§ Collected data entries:

★ ★ ★ ★

## ./design.v

```verilog
module cordic_sin_cos(
    input       wire        clk,
    input       wire        rst_n,
    input       wire        clk_vld,
    input       wire        soft_rst,
    input       wire        trig,
    output      reg         vld,
    input       wire  [9:0] a,
    output      reg  signed [12:0]  cosa3_latch,
    output      reg  signed [12:0]  sina3_latch
);
reg                     [3:0]               cnt;
reg                                         vld_pre;
reg                     [8:0]               a2;
reg         signed      [16:0]              tmp1;
reg         signed      [16:0]              tmp2;
reg         signed      [15:0]              ar;
reg                     [13:0]              tt; 
reg         signed      [16:0]              cosa;
reg         signed      [16:0]              sina;
wire        signed      [13:0]              cosa_tmp;
wire        signed      [13:0]              sina_tmp;
wire        signed      [12:0]              cosa2;
wire        signed      [12:0]              sina2;
reg         signed      [12:0]              cosa3;
reg         signed      [12:0]              sina3;
always @ (posedge clk or negedge rst_n)
begin
    if (!rst_n)
        cnt <= 4'd0;
    else if (soft_rst)
        cnt <= 4'd0;
    else if (clk_vld)
        begin
            if (trig)
                cnt <= 4'd1;
            else if ((cnt > 4'd0) & (cnt < 4'd14))
                cnt <= cnt + 4'd1;
            else 
                cnt <= 4'd0;
        end
end
always @ (posedge clk or negedge rst_n)
begin
   if (!rst_n)
        vld_pre <= 1'b0;
    else if (soft_rst)
        vld_pre <= 1'b0;
    else if (clk_vld)
        vld_pre <= (cnt == 4'd14);
end
always @ (posedge clk or negedge rst_n)
begin
    if (!rst_n)
        vld <= 1'b0;
    else if (soft_rst)
        vld <= 1'b0;
    else if (clk_vld)
        vld <= vld_pre;
end
always @ (posedge clk or negedge rst_n)
begin
    if (!rst_n)
    begin
        cosa3_latch <= {1'b0,1'b1,11'd0};
        sina3_latch <= 13'd0;
    end
    else if (soft_rst)
    begin
        cosa3_latch <= {1'b0,1'b1,11'd0};
        sina3_latch <= 13'd0;  
    end
    else if (clk_vld & vld_pre)
    begin
        cosa3_latch <= cosa3;
        sina3_latch <= sina3;
    end
end
always @ (*)
begin
    if (a < 10'd256)
        a2 = a;
    else if ((a >= 10'd256) & (a < 10'd512))
        a2 = 11'd512 - a;
    else if ((a >= 10'd512) & (a < 10'd768))
        a2 = a - 11'd512;
    else
        a2 = 11'd1024 - a;
end
always @ (*)
begin
    case (cnt)
            4'd1 : 
            begin
                tmp1 = sina;
                tmp2 = cosa;
            end
            4'd2 :
            begin
                tmp1 = sina >>> 1;
                tmp2 = cosa >>> 1;
            end
            4'd3 :
            begin
                tmp1 = sina >>> 2;
                tmp2 = cosa >>> 2;
            end
            4'd4 :
            begin
                tmp1 = sina >>> 3;
                tmp2 = cosa >>> 3;
            end
            4'd5 :
            begin
                tmp1 = sina >>> 4;
                tmp2 = cosa >>> 4;
            end
            4'd6 :
            begin
                tmp1 = sina >>> 5;
                tmp2 = cosa >>> 5;
            end
            4'd7 :
            begin
                tmp1 = sina >>> 6;
                tmp2 = cosa >>> 6;
            end
            4'd8 :
            begin
                tmp1 = sina >>> 7;
                tmp2 = cosa >>> 7;
            end
            4'd9 :
            begin
                tmp1 = sina >>> 8;
                tmp2 = cosa >>> 8;
            end
            4'd10 :
            begin
                tmp1 = sina >>> 9;
                tmp2 = cosa >>> 9;
            end
            4'd11 :
            begin
                tmp1 = sina >>> 10;
                tmp2 = cosa >>> 10;
            end
            4'd12 :
            begin
                tmp1 = sina >>> 11;
                tmp2 = cosa >>> 11;
            end
            4'd13 :
            begin
                tmp1 = sina >>> 12;
                tmp2 = cosa >>> 12;
            end
            4'd14 :
            begin
                tmp1 = sina >>> 13;
                tmp2 = cosa >>> 13;
            end
            default :
            begin
                tmp1 = 17'd0;
                tmp2 = 17'd0;
            end
    endcase
end
always @ (posedge clk or negedge rst_n)
begin
    if (!rst_n)
        begin
            cosa <= 17'd19898;
            sina <= 17'd0;
        end
    else if (soft_rst)
        begin
            cosa <= 17'd19898;
            sina <= 17'd0;
        end
    else if (clk_vld)
        begin
            if (cnt == 4'd0)
            begin
                cosa <= 17'd19898;
                sina <= 17'd0;
            end
            else 
            begin
                if (ar >= 0)
                begin
                    cosa <= cosa - tmp1;
                    sina <= sina + tmp2;
                end
                else 
                begin
                    cosa <= cosa + tmp1;
                    sina <= sina - tmp2;
                end
            end
        end
end
always @ (posedge clk or negedge rst_n)
begin
    if (!rst_n)
        ar <= 16'd0;
    else if (soft_rst)
        ar <= 16'd0;
    else if (clk_vld)
        begin
            if (cnt == 4'd0)
                ar <= {1'b0,a2,6'd0};
            else 
            begin
                if (ar >= 0)
                    ar <= ar - signed'({1'b0,tt});
                else 
                    ar <= ar + signed'({1'b0,tt});
            end
        end
end
always @ (*)
begin
    case (cnt)
            4'd0 : tt = 14'd0;
            4'd1 : tt = 14'd8192;
            4'd2 : tt = 14'd4836;
            4'd3 : tt = 14'd2555;
            4'd4 : tt = 14'd1297;
            4'd5 : tt = 14'd651;
            4'd6 : tt = 14'd326;
            4'd7 : tt = 14'd163;
            4'd8 : tt = 14'd81;
            4'd9 : tt = 14'd41;
            4'd10 : tt = 14'd20;
            4'd11 : tt = 14'd10;
            4'd12 : tt = 14'd5;
            4'd13 : tt = 14'd3;
            4'd14 : tt = 14'd1;
            default : tt = 14'd0;
    endcase
end 
assign cosa_tmp = (cosa >>> 3) + signed'(14'd1);
assign sina_tmp = (sina >>> 3) + signed'(14'd1);
assign cosa2 = cosa_tmp >>> 1;
assign sina2 = sina_tmp >>> 1;
always @ (*)
begin
    if (a < 10'd256)
        begin
            cosa3 = cosa2;
            sina3 = sina2;
        end
    else if ((a >= 10'd256) & (a < 10'd512))
        begin
            cosa3 = -cosa2;
            sina3 = sina2;
        end
    else if ((a >= 10'd512) & (a < 10'd768))
        begin
            cosa3 = -cosa2;
            sina3 = -sina2;
        end
    else 
        begin
            cosa3 = cosa2;
            sina3 = -sina2;
        end 
end
endmodule 
```

## ./run.sh

```bash
#!/bin/bash
# OpenROAD 26Q1-2900-gdf79404cd8, Yosys 0.63+post, stock flow scripts
make -C /OpenROAD-flow-scripts/flow DESIGN_CONFIG=/design/flow/config.mk WORK_HOME=/design/flow/orfs finish
```

## ./config.mk

```make
export PLATFORM = sky130hd
export DESIGN_NAME = cordic_sin_cos
export DESIGN_NICKNAME = cordic_sin_cos
export VERILOG_FILES = /design/flow/design.v
export SDC_FILE = /design/flow/constraint.sdc
export NUM_CORES = 4
export LEC_CHECK = 1
export CORE_UTILIZATION = 40
```

## ./constraint.sdc

```tcl
current_design cordic_sin_cos

set clk_period 16.2
set clk_io_pct 0.2

create_clock -name clk0 -period $clk_period [get_ports {clk}]

set non_clock_inputs [all_inputs -no_clocks]
set_input_delay [expr $clk_period * $clk_io_pct] -clock clk0 $non_clock_inputs
set_output_delay [expr $clk_period * $clk_io_pct] -clock clk0 [all_outputs]
```

==> flow_summary.toml <==
# physical design summary
[clock_network]
post-cts-setup-buffer-count = 0
cts_sinks = 82
ctsHoldBuffers = 0
cts_resized = 0
cts_tree = "done"
root_buffer = "clkbuf_16"
path_clk_slew_ns = 0.07
max-clock-path-buffers = 2
cts-htree-levels = 3
cts_made_buffers = 9
clkLatencyLatePin_ns = 0.36

[power]
p_clk_frac = 0.381
pwr-share-seq = 0.383
comb_power_share = 0.236
powerDensity_nw_per_um2 = 53.11
p_sw_w = 0.0001800
p_int_w = 0.0003826
p_total_w = 0.0005626
switching_share = 0.3199
cellLeakagePower_nw = 4.242
vdd_drop_max_uv = 33.98

[setup_path]
crit_path_max_incr_delay_ns = 0.67
worstSetupPathType = "reg -> reg"
endpoint_kind = "flip-flop"
critPathSlowestCell = "dfrtp_2"
cp-start-kind = "flip-flop"
required_ns = 16.48
cp_max_fo = 53
cp.arrival_ns = 5.97
critical_path.cell_chain = "buf_4 > nor2b_1 > buf_4 > a22o_1 > a222oi_1 > ha_1 > nand4_1 > nand4bb_1 > o21ai_0 > xor2_1 > ha_1 > nand2_1 > o21bai_1 > a21o_1 > o31ai_1 > a21oi_1 > o22ai_1 > xor3_1 > or3_1 > o21ai_1"

[sta]
final.setup_skew_ns = 0.01037
rsz0062_at_grt = "no"
slew_headroom = 0.4439
fin_crit_sh = 0.3515
setup-tns-final_ns = 0
layout_min_cycle_time_ns = 5.693
hold_slack_ns = 0.4876
worstMarginPinSlew_ns = 0.8265
drv_slew = 0
clock.fmax_ghz = 0.1756
final-setup-viol-count = 0
hold_viol = 0

[place]
place_hpwl_um = 20730
portBuffers = 41
dpl_cell_area_um2 = 10290
place.gp.congestion = 0.9708

[synth]
area_leaders = "dfrtp_1, ha_1, xnor2_1, xor2_1, nand2_1"
syn_area_um2 = 9824
edf_count = 0
postSynth.asyncResetShare = 1.000
yosysMostFrequentCell = "nand2_1"
yosysWarnings = 1
ys.flop_type = "dfrtp_1"
synthTopCellsByCount = "nand2_1, a21oi_1, nor2_1"
synth_flops = 82
synthCells = 1263
avgSynthCellArea_um2 = 7.779
yosysTopAreaCellShare = 0.1834
ys_cells = 1263
synthDominantAreaCellType = "dfrtp_1"
yosys_area_um2 = 9824
ys_seq_frac = 0.2101
yosysUniqueCellTypes = 84

[drt]
final_antenna_net_count = 0
n_antenna_cell = 0
num_vias = 9511
drc_errors = 0
avgViaCountPerCell = 6.109
routed_wl_um = 29320
wire_per_inst_um = 18.83
drt_first_pass_iters = 7
drtIter0Drc = 999

[floorplan]
fp.dieH_um = 158.7
core_util_floorplan = 0.4136
core_um2 = 23750
die_area_um2 = 25190
num_io_pins = 42
dieWidth_um = 158.7
rows = 56

[grt]
grt_pass1_wl_um = 47490
grt_use_total = 0.2380
antenna_found_initial = 0
grt_max_degree = 61
grt_pass1_vias = 8655
grt-ovfl-total = 0

[status]
status = "completed"

[worst_hold_path]
hold_path.class = "reg -> reg"

[final_layout]
final_design_area_no_fill_um2 = 10590
area_delta_synth_final_pct = 7.832
drive_gt1_frac = 0.06947

[run]
warning_count = 31
maxCapViolations = 0
-- critical path: cells and delay by family, from the launching register on --
| family | cells | cell delay [ns] |
|---|---|---|
| DFF | 1 | 0.67 |
| AOI/OAI and AO/OA | 9 | 2.04 |
| xor gates and xnor gates | 2 | 0.47 |
| buffers and inverters | 2 | 0.79 |
| adders and majority gates | 2 | 0.56 |
| and+or+nand+nor | 5 | 1.07 |
-- layout make-up --
type	count	area (um^2)
Multi-Input combinational cell	1041	7118
Fill cell	2344	13160
Tap cell	319	399.1
Clock inverter	7	76.32
Timing Repair Buffer	63	573.1
Sequential cell	82	2067
Inverter	36	135.1
Clock buffer	9	225.2
-- metal layers --
metal,vias up,global-route usage,routed length [um]
met3,104,0.04260,2035
met2,386,0.3682,13050
li1,4587,-,-
met4,0,0.08164,1309
met1,4434,0.3378,12920
met5,-,0,0
-- placed cells by master, fill, tap and decap left out, types with 10 or more instances in the layout --
| cell | netlist | final |
|---|---|---|
| or3_1 | 18 | 18 |
| nand3_1 | 41 | 41 |
| clkdlybuf4s50_1 | 0 | 40 |
| a22oi_1 | 39 | 39 |
| a22o_1 | 32 | 32 |
| xnor2_1 | 67 | 67 |
| and3_1 | 15 | 15 |
| a211oi_1 | 11 | 11 |
| o21ai_0 | 84 | 84 |
| inv_1 | 33 | 33 |
| nand2_1 | 132 | 132 |
| nor2b_1 | 20 | 20 |
| nand2b_1 | 19 | 19 |
| xor2_1 | 57 | 57 |
| o211ai_1 | 10 | 10 |
| dfrtp_1 | 72 | 70 |
| a21oi_1 | 85 | 84 |
| a31oi_1 | 17 | 17 |
| ha_1 | 63 | 63 |
| nor3_1 | 18 | 18 |
| buf_4 | 9 | 23 |
| o22ai_1 | 18 | 18 |
| o31ai_1 | 13 | 13 |
| mux2i_1 | 24 | 24 |
| dfstp_2 | 10 | 10 |
| nor2_1 | 85 | 83 |
-- kinds of logic after synthesis --
family / count (synthesis) / synth area share
AND-OR/OR-AND: 412 / 0.2858
buffers and inverters: 140 / 0.06673
XOR/XNOR: 125 / 0.1130
multiplexers: 33 / 0.03477
adder cells (fa/ha/maj): 66 / 0.08635
AND/OR/NAND/NOR: 405 / 0.2033
flip-flops: 82 / 0.2101
-- registers in the layout, summed over array words and instances (netlist names) --
register and flops:
vld_pre 1, cosa 17, ar 16, sina 17, cnt 4, cosa3_latch 13
sina3_latch 13, vld 1
-- path summary, 6_finish.rpt --
kind | startpoint | to | slack (ns) | cells after the start
worst max-delay path | cnt[3] | sina[16] | 10.51 | 20
worst max register to register | cnt[3] | sina[16] | 10.51 | 20
max in group asynchronous | rst_n | cosa[0] | 12.37 | 2
min in group asynchronous | rst_n | sina[12] | 2.85 | 1
worst min register to register | ar[4] | ar[4] | 0.49 | 2
worst min-delay path | ar[4] | ar[4] | 0.49 | 2
-- power groups by stage --
stage	sequential [W]	clock (W)	combinational (W)
6_report	0.000216	0.000215	0.000133
5_1_grt	0.000216	0.000229	0.000148
4_1_cts	0.000215	0.000221	0.000133
-- stage by stage --
step / setup WS, ns / utilization / instances
3_5_place_dp: 10.45 / 0.4333 / 1541
5_1_grt: 10.10 / 0.4460 / 1557
3_3_place_gp: 10.49 / 0.4333 / 1541
2_1_floorplan: 11.04 / - / 1263
4_1_cts: 10.60 / 0.4460 / 1557
6_report: 10.51 / 0.4460 / 1557
Power is estimated from default activity; no workload was simulated.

★ ★ ★ ★

§ Exercise brief: Only one thing is wanted in reply: the number of lines in the entries that hold the string "gates".

§ Answer space: 2